ONdigital was forced to fend off criticism of its Internet plans on Monday, after news of a major retail setback to its ONnet set-top boxes.
It emerged over the weekend that Granada, joint owner of ONdigital, is to stop selling the set-top box in its 500 Box Clever shops. The box makes ONdigital's set-top boxes capable of accessing the Internet. An internal memo cited by the Observer newspaper said sales through Box Clever and other retailers had been poor.
ONdigital said the move simply reflected the realities of the way ONnet is sold. "Currently around 75 percent of ONnet sales come through our direct channels, and we are modifying our stocking policy to reflect this," said a spokesman. "Holding stock centrally and direct delivery to customers gives efficiencies to both ONdigital and our retail parteners."
As of January ONnet had attracted 70,000 subscribers, each of whom pays a £5-per-month subscription fee.
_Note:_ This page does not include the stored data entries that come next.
[config.mk]
export PLATFORM = sky130hd
export DESIGN_NAME = timer_unit
export DESIGN_NICKNAME = d
export VERILOG_FILES = /design/src/hdl/timer_pkg.sv /design/src/hdl/timer_unit.sv /design/src/hdl/timer_fsm.sv /design/src/hdl/timer_count.sv
export SDC_FILE = /design/constraint.sdc
export NUM_CORES = 1
export LEC_CHECK = 0
export BUFFER_PORTS_ARGS = -buffer_cell sky130_fd_sc_hd__clkbuf_2
export CORE_MARGIN = 4
export CORE_UTILIZATION = 45
export DETAILED_ROUTE_END_ITERATION = 12
export PLACE_DENSITY = 0.66
export SETUP_SLACK_MARGIN = 0.1
export SLEW_MARGIN = 40
export SYNTH_ARGS = -nofsm -noshare
export SYNTH_HDL_FRONTEND = slang
export SYNTH_SLANG_ARGS = --single-unit
[constraint.sdc]
create_clock -name clk -period 3.1 [get_ports clk]
set_input_delay 0.155 -clock clk [delete_from_list [all_inputs] [get_ports clk]]
set_output_delay 0.155 -clock clk [all_outputs]
set_load 0.005 [all_outputs]
[src/hdl/timer_pkg.sv]
package timer_pkg;

    // Timer FSM states
    typedef enum logic [1:0] {
        ST_IDLE  = 2'd0,
        ST_LOAD  = 2'd1,
        ST_COUNT = 2'd2,
        ST_IRQ   = 2'd3
    } timer_state_e;

    // Counting modes, 2-bit field in CTRL
    typedef enum logic [1:0] {
        MODE_ONESHOT = 2'd0,
        MODE_RELOAD  = 2'd1
    } timer_mode_e;

    // Register word offsets
    localparam logic [1:0] CTRL_OFS   = 2'd0;
    localparam logic [1:0] PRESET_OFS = 2'd1;
    localparam logic [1:0] COUNT_OFS  = 2'd2;

    // CTRL field positions
    localparam int CTRL_EN_BIT   = 0;
    localparam int CTRL_MODE_LSB = 1;
    localparam int CTRL_MODE_MSB = 2;
    localparam int CTRL_IM_BIT   = 3;
    localparam int CTRL_WIDTH    = 4;

    // Register access from the bridge
    typedef struct packed {
        logic [1:0]  offset;
        logic [31:0] wdata;
        logic        we;
    } timer_acc_t;

endpackage

[src/hdl/timer_unit.sv]
`timescale 1ns/1ps

module timer_unit
    import timer_pkg::*;
(
    input  logic        clk,
    input  logic        rst_n,
    input  timer_acc_t  acc,
    output logic [31:0] rdata,
    output logic        irq
);

    logic [CTRL_WIDTH-1:0] ctrl_q;
    logic [31:0]           preset_q;
    logic [31:0]           count;
    logic                  ctrl_write;
    logic                  load;
    logic                  dec;
    logic                  zero;
    logic                  irq_evt;
    logic                  clear_en;

    assign ctrl_write = acc.we && (acc.offset == CTRL_OFS);

    //////////////////////////////
    // Registers
    //////////////////////////////

    always_ff @(posedge clk or negedge rst_n) begin
        if (!rst_n) begin
            ctrl_q   <= '0;
            preset_q <= 32'd0;
        end else begin
            // Software write wins over the one-shot enable clear
            if (ctrl_write) begin
                ctrl_q <= acc.wdata[CTRL_WIDTH-1:0];
            end else if (clear_en) begin
                ctrl_q[CTRL_EN_BIT] <= 1'b0;
            end
            if (acc.we && (acc.offset == PRESET_OFS)) begin
                preset_q <= acc.wdata;
            end
        end
    end

    // Register read, COUNT is read-only
    always_comb begin
        case (acc.offset)
            CTRL_OFS:   rdata = {{(32 - CTRL_WIDTH){1'b0}}, ctrl_q};
            PRESET_OFS: rdata = preset_q;
            COUNT_OFS:  rdata = count;
            default:    rdata = 32'd0;
        endcase
    end

    //////////////////////////////
    // Sequencer and counter
    //////////////////////////////

    timer_fsm u_fsm (
        .clk        (clk),
        .rst_n      (rst_n),
        .enable     (ctrl_q[CTRL_EN_BIT]),
        .mode       (timer_mode_e'(ctrl_q[CTRL_MODE_MSB:CTRL_MODE_LSB])),
        .ctrl_write (ctrl_write),
        .zero       (zero),
        .load       (load),
        .dec        (dec),
        .irq_evt    (irq_evt),
        .clear_en   (clear_en)
    );

    timer_count u_count (
        .clk    (clk),
        .rst_n  (rst_n),
        .load   (load),
        .preset (preset_q),
        .dec    (dec),
        .count  (count),
        .zero   (zero)
    );

    // Masked interrupt
    assign irq = irq_evt && ctrl_q[CTRL_IM_BIT];

endmodule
Last week ONnet received another setback when the Advertising Standards Authority upheld complaints about the way the service is advertised. BSkyB, which owns the competing Open interactive-TV service, and three members of the public complained that ONnet's claims of offering "full" Internet access are inaccurate because the service does not offer Internet services such as ftp and newsgroups, and may not be able to access Web sites using complex technologies such as Flash.
Interactive television has become an important part of the government's plans to get Britain online, because such systems don?t require expensive computer eqipment.